We recently upgraded from DC/OS 1.11.9 to 1.12.2.
I recently rebooted a node (had to migrate from azure unmanaged disks to managed). Before doing that I enabled maintenance mode & used the down-agent.sh script from the dcos-toolbox to drain the node. I did not start the conversion of disks until I confirmed all docker containers where down.
One of these containers running there was running NATS with 3 l4lb addresses defined, after the maintenance our users started to complain about instability in our communications and I noticed that ipvs still had the old backend enabled:
[hrh@staging-we-private-004 ~]$ getent hosts stagingnats.marathon.l4lb.thisdcos.directory
172.26.2.4 was the node that was restarted the service currently runs on 172.26.2.5.
Querying the VIPS api:
I tried a few things
- Clearing out the mnesia database & restarting dcos-net on all nodes to no avail the entries remain.

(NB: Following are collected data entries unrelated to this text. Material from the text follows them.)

This is an optimization exercise on Yosys and OpenROAD, whose aim is small area, not a production implementation. Only simulation tests tie the RTL to the original design; equivalence was not proved. The flow treats the clock pin as an ideal source, which a real chip does not have. Power is estimated from default activity; no workload was simulated.

// top_stopwatch_watch
module top_stopwatch_watch (
    input               clk,
    input               reset,
    input   [3:0]       sw_under,
    input   [1:0]       sw_upper,
    input               btn_l,
    input               btn_r,
    input               btn_u,
    input               btn_d,
    input               uart_rx,
    output              uart_tx,
    output  [3:0]       fnd_digit,
    output  [7:0]       fnd_data
);
Size in the first run: roughly 850 cells after synthesis, ~26 I/O pins, about 0.0069 mm² of cells after synthesis.
Settings: LEC_CHECK=0, ABC_AREA=1, CAP_MARGIN=20, CORE_MARGIN=2, CORE_UTILIZATION=40, SLEW_MARGIN=20; clock period 10.0 ns.
standard.sh (not shown) runs the stock make flow with config.mk's settings and CLKGATE_MAP_FILE= SYNTH_SCRIPT=/design/flow/synth_recipe.tcl, a recipe that flattens the netlist after the stock synthesis.
==> flow/flow/run.sh <==
#!/bin/bash
# Own layout flow: the standard synthesis, then its combinational logic
# re-mapped by ABC with area-oriented scripts (registers, their names and
# cell types untouched; the smallest of several mappings is kept), then the
# standard layout steps with a smaller clock tree (six leaf buffers, one
# per group of nearby registers, under one root buffer) and smaller port
# buffers. Each tool's output goes to a log file here.
set -euo pipefail
W=$PWD
F=$W/flow
R=$W/orfs/results/${FLOW_PLATFORM}/top_stopwatch_watch/base
LIB=$FLOW_HOME/platforms/${FLOW_PLATFORM}/lib/sky130_fd_sc_hd__tt_025C_1v80.lib

# 1. standard synthesis, unchanged
bash standard.sh synth > $W/log_1_standard_synth.log 2>&1

# 2. re-map the combinational logic with each script, keep the smallest
cp $R/1_2_yosys.v $W/1_2_yosys_standard.v
DONT_USE=$(sed -n '/DONT_USE_CELLS/,/^$/p' $FLOW_HOME/platforms/${FLOW_PLATFORM}/config.mk | grep -o 'sky130_fd_sc_hd__[A-Za-z0-9_]*' | tr '\n' ' ')
for s in a d1 d2 d3; do
  LIB=$LIB NET_IN=$W/1_2_yosys_standard.v NET_OUT=$W/1_2_yosys_resynth_$s.v TOP=$FLOW_TOP \
    STAT_PRE=$W/resynth_stat_pre_$s.txt STAT_POST=$W/resynth_stat_post_$s.txt \
    DONT_USE="$DONT_USE" ABC_SCRIPT=$F/resynth_$s.abc \
    yosys -c $F/resynth.tcl > $W/log_2_resynth_$s.log 2>&1 &
done
wait
best=""; best_area=""
for s in a d1 d2 d3; do
  area=$(grep -m1 "Chip area for module" $W/resynth_stat_post_$s.txt | awk '{print $NF}')
  echo "resynth $s: $area" >> $W/log_2_resynth_choice.log
  if [[ -z "$best" ]] || awk "BEGIN{exit !($area < $best_area)}"; then best=$s; best_area=$area; fi
done
echo "chosen: $best ($best_area)" >> $W/log_2_resynth_choice.log
cp $W/1_2_yosys_resynth_$best.v $R/1_2_yosys.v
rm -f $R/1_synth.odb $R/1_synth.sdc
touch $R/1_2_yosys.v

# 3. standard layout steps
export PRE_CTS_TCL=$F/mytree.tcl
export CTS_ARGS="-clk_nets clk -sink_clustering_enable -repair_clock_nets -dont_use_dummy_load -buf_list sky130_fd_sc_hd__clkbuf_8"
export BUFFER_PORTS_ARGS="-buffer_cell sky130_fd_sc_hd__buf_1"
bash standard.sh finish > $W/log_3_standard_layout.log 2>&1
Other scripts of this flow, unchanged in this note and not shown: flow/flow/mytree.tcl, flow/flow/resynth.tcl, flow/flow/resynth_a.abc, flow/flow/resynth_d1.abc, flow/flow/resynth_d2.abc, flow/flow/resynth_d3.abc
Rerun with:
--- a/flow/flow/run.sh
+++ b/flow/flow/run.sh
@@ -18,13 +18,14 @@
 cp $R/1_2_yosys.v $W/1_2_yosys_standard.v
 DONT_USE=$(sed -n '/DONT_USE_CELLS/,/^$/p' $FLOW_HOME/platforms/${FLOW_PLATFORM}/config.mk | grep -o 'sky130_fd_sc_hd__[A-Za-z0-9_]*' | tr '\n' ' ')
-for s in a d1 d2 d3; do
+for s in a d1 d2 d3 e1 e2; do
   LIB=$LIB NET_IN=$W/1_2_yosys_standard.v NET_OUT=$W/1_2_yosys_resynth_$s.v TOP=$FLOW_TOP \
     STAT_PRE=$W/resynth_stat_pre_$s.txt STAT_POST=$W/resynth_stat_post_$s.txt \
     DONT_USE="$DONT_USE" ABC_SCRIPT=$F/resynth_$s.abc \
     yosys -c $F/resynth.tcl > $W/log_2_resynth_$s.log 2>&1 &
+  if [[ $s == d2 ]]; then wait; fi
 done
 wait
 best=""; best_area=""
-for s in a d1 d2 d3; do
+for s in a d1 d2 d3 e1 e2; do
   area=$(grep -m1 "Chip area for module" $W/resynth_stat_post_$s.txt | awk '{print $NF}')
   echo "resynth $s: $area" >> $W/log_2_resynth_choice.log
==> flow/flow/resynth_e1.abc (new file) <==
strash
&get -n
&fraig -x
&put
balance -l
resub -K 6 -l
rewrite -l
resub -K 6 -N 2 -l
refactor -l
resub -K 8 -l
balance -l
resub -K 8 -N 2 -l
rewrite -l
resub -K 10 -l
rewrite -z -l
resub -K 10 -N 2 -l
balance -l
resub -K 12 -l
refactor -z -l
resub -K 12 -N 2 -l
rewrite -z -l
balance -l
balance -l
resub -K 6 -l
rewrite -l
resub -K 6 -N 2 -l
refactor -l
resub -K 8 -l
balance -l
resub -K 8 -N 2 -l
rewrite -l
resub -K 10 -l
rewrite -z -l
resub -K 10 -N 2 -l
balance -l
resub -K 12 -l
refactor -z -l
resub -K 12 -N 2 -l
rewrite -z -l
balance -l
&get -n
&deepsyn -T 60 -S 1
&put
dch -f
amap -F 4 -A 8
==> flow/flow/resynth_e2.abc (new file) <==
strash
&get -n
&fraig -x
&put
balance -l
resub -K 6 -l
rewrite -l
resub -K 6 -N 2 -l
refactor -l
resub -K 8 -l
balance -l
resub -K 8 -N 2 -l
rewrite -l
resub -K 10 -l
rewrite -z -l
resub -K 10 -N 2 -l
balance -l
resub -K 12 -l
refactor -z -l
resub -K 12 -N 2 -l
rewrite -z -l
balance -l
balance -l
resub -K 6 -l
rewrite -l
resub -K 6 -N 2 -l
refactor -l
resub -K 8 -l
balance -l
resub -K 8 -N 2 -l
rewrite -l
resub -K 10 -l
rewrite -z -l
resub -K 10 -N 2 -l
balance -l
resub -K 12 -l
refactor -z -l
resub -K 12 -N 2 -l
rewrite -z -l
balance -l
&get -n
&deepsyn -T 60 -S 2
&put
dch -f
amap -F 4 -A 8
- GPL_TIMING_DRIVEN: not set -> 0
Result: Global-route usage barely changes. Combinational power is about the same. Cell area goes up slightly. Clock power stays flat. Sequential share of layout area decreases by 0.22 points. Routed wire length drops slightly. Core utilization climbs by 0.22 points. Total power stays flat.

-- port drivers added, routing unchanged --
The results above use ideal ports. As a check the final layouts listed here were re-extracted and re-timed, cells and wires unchanged.
Step 1 (the two cells are an assumption about what drives the block):
set clk [get_ports {clk}]
set_driving_cell -lib_cell sky130_fd_sc_hd__clkbuf_16 $clk
set_driving_cell -lib_cell sky130_fd_sc_hd__buf_2 [delete_from_list [all_inputs] $clk]
Step 2 moves the port delays by t, midway between the first and last clock arrival at a register: inputs arrive t later, outputs are due t later. That takes back most of the time a late clock gives input paths.
Slacks: ideal / step 1 / step 2; pairs: ideal / step 1.
| run | shift t [ns] | slack for setup (ns) | hold slack, ns | clock arrival spread, ns |
|---|---|---|---|---|
| the first run | 0.449 | 3.139 / 3.117 / 3.016 | 0.483 / 0.483 / 0.483 | 0.025 / 0.025 |
| the second run | 0.446 | 2.648 / 2.656 / 2.210 | 0.467 / 0.467 / 0.467 | 0.034 / 0.034 |
After both steps every run listed still meets setup and hold. The setup slack of the second run, which loses most, moves by +0.008 ns with the drivers and by -0.438 ns with both steps.
This is an optimization exercise on Yosys and OpenROAD, whose aim is small area, a short achievable clock period and few clock cycles per item, not a production implementation.
Only simulation tests tie the RTL to the original design; equivalence was not proved.
Power and IR drop assume default switching activity.

## job 396
// rsa_wrapper
module rsa_wrapper #(parameter N = 512, parameter LOGN = 9)
(
    input           clk,
    input           resetn,
    input  [  31:0] arm_to_fpga_cmd,
    input           arm_to_fpga_cmd_valid,
    output          fpga_to_arm_done,
    input           fpga_to_arm_done_read,
    input           arm_to_fpga_data_valid,
    output          arm_to_fpga_data_ready,
    input  [N-1:0] arm_to_fpga_data,
    output          fpga_to_arm_data_valid,
    input           fpga_to_arm_data_ready,
    output [N-1:0] fpga_to_arm_data);
Size in the first run: roughly 21000 cells after synthesis, roughly 4800 flip-flops, about 1100 I/O pins.
==> flow/config.mk <==
export PLATFORM = sky130hd
export DESIGN_NAME = rsa_wrapper
export DESIGN_NICKNAME = rsa_wrapper
export VERILOG_FILES = /design/flow/design.v
export SDC_FILE = /design/flow/constraint.sdc
export NUM_CORES = 8
export LEC_CHECK = 0
export CAP_MARGIN = 20
export CORE_MARGIN = 2
export CORE_UTILIZATION = 50
export CTS_CLUSTER_DIAMETER = 150
export CTS_CLUSTER_SIZE = 20
export SETUP_SLACK_MARGIN = 5
export SLEW_MARGIN = 20
==> flow/constraint.sdc <==
create_clock -name core_clock -period 9.0 [get_ports {clk}]
set_input_delay 1.8000 -clock core_clock [delete_from_list [all_inputs] [get_ports {clk}]]
set_output_delay 1.8000 -clock core_clock [all_outputs]
set_load 0.01 [all_outputs]
run.sh (not shown) runs the stock make flow with config.mk's settings and CLKGATE_MAP_FILE= SYNTH_SCRIPT=/design/flow/synth_recipe.tcl, a recipe that flattens the netlist after the stock synthesis.
Job 396 completed; timing, DRC and antenna clean
Testbench counts of job 396, summed over its fixed seeds: cycles 402,877, ops 12.
### job 396 -> job 4036
Settings: CAP_MARGIN: 20 -> 30; CORE_UTILIZATION: 50 -> 40; PLACE_DENSITY: unset -> 0.65; SLEW_MARGIN: 20 -> 50.
- Job 4036 was carried through to the last stage, and its layout satisfied the timing, design-rule and antenna checks.
- Job 4036 vs job 396 on post-cts repair resize count: job 4036 is the higher one.
- Summary of job 4036 over job 396: global-route wire length before repair now sits higher, wire length +1.3%, clock period minus worst slack has decreased.
Edits applied to the flow inputs when going from job 4036 to job 9451:
Settings: a change of CORE_UTILIZATION from 40 to 60; a change of PLACE_DENSITY from 0.65 to 0.7.
Findings:
Re cell area: job 9451 is 1.6% down on job 4036.
Job 4036 → job 9451: non-clock inverter total of the final layout held; final weighted congestion in routability-driven placement now larger; routed wire length on met2 now sits lower; area growth from synthesis to layout fell 1.9 points.
Sequential share of layout area is higher on job 9451
Between job 9451 and job 4036, die area is higher for job 4036, job 9451 comes in under that.
Taking job 4036 over job 9451, the final standard cell count with taps included and fillers excluded ratio works out to 1.10.
Higher maximum frequency among job 9451 and job 4036: job 4036
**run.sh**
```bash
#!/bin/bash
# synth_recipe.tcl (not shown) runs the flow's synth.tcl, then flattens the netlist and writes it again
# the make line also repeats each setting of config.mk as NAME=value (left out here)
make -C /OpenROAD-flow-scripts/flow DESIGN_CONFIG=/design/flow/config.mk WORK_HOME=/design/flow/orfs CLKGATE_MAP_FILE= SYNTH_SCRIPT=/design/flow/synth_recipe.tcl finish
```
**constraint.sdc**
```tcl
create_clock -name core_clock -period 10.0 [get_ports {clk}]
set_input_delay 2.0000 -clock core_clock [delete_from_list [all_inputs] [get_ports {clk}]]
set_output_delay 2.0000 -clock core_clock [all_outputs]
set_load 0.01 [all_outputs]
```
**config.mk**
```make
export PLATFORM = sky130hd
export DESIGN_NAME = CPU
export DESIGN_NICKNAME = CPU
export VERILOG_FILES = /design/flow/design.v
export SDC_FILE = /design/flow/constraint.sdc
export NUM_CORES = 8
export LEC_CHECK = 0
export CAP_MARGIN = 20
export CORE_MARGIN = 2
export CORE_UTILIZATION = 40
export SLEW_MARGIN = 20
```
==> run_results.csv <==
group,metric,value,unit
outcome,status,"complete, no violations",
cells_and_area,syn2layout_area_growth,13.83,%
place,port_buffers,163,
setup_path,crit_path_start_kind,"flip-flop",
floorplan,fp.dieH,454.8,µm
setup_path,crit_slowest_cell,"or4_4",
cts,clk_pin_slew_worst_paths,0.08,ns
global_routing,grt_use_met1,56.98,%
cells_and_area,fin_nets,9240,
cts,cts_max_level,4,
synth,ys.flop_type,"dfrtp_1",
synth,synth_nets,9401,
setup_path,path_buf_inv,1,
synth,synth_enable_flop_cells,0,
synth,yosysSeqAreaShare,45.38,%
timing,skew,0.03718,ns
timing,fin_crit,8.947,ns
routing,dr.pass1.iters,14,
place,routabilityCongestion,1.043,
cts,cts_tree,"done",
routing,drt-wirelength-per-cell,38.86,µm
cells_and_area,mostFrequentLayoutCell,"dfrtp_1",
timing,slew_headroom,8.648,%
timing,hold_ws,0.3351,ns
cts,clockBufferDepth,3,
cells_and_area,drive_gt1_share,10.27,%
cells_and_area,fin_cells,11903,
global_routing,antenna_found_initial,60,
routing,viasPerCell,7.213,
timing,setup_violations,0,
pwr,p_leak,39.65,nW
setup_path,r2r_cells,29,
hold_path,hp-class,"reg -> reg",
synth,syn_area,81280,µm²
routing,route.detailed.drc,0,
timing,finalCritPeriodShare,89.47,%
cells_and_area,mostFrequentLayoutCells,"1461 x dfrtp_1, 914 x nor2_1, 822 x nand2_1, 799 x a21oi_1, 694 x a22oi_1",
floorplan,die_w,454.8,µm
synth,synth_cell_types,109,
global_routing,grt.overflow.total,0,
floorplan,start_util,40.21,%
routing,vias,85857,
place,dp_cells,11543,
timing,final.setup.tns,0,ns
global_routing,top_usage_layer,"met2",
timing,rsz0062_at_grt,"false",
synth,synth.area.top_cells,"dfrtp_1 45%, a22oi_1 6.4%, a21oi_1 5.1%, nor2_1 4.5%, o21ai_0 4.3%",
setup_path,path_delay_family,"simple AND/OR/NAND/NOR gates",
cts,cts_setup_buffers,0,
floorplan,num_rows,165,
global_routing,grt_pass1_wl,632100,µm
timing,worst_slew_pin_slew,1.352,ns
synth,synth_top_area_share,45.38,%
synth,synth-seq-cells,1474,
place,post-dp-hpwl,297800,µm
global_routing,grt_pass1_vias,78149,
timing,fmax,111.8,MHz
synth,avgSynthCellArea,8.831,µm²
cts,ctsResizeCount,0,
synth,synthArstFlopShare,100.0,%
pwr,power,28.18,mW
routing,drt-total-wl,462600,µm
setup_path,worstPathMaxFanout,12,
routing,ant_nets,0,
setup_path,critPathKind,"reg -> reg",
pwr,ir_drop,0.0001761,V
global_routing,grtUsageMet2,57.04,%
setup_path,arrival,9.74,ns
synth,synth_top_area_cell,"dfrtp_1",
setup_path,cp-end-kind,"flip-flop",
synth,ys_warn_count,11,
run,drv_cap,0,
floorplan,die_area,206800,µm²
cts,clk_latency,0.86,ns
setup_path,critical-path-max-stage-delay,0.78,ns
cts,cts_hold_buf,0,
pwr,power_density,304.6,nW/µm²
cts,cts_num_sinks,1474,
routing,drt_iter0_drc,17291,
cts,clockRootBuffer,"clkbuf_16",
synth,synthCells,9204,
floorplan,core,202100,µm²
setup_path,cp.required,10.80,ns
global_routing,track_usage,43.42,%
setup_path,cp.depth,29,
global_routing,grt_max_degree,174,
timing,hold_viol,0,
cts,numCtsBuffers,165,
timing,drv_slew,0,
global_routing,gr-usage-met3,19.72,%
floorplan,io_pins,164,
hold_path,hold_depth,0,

- Clearing out the ipvs table on all nodes and restarting dcos-net as well
- Removing the service(entries still remained in ipvs and vips endpoint after the service was removed).
- Forcing it to run on the 172.26.2.4 node and then moving it elsewhere, the 172.26.2.4 entry still remained.
- Renaming the l4lb endpoint address.
I think that in 1.12 the L4LB functionality moved to the new latchup mechanism? Is there any way for me to force these entries out? Currently we got the functionality back by switching to the .mesos entry for the service (since we use fixed ports).
Anything that I can do to clear out this entry?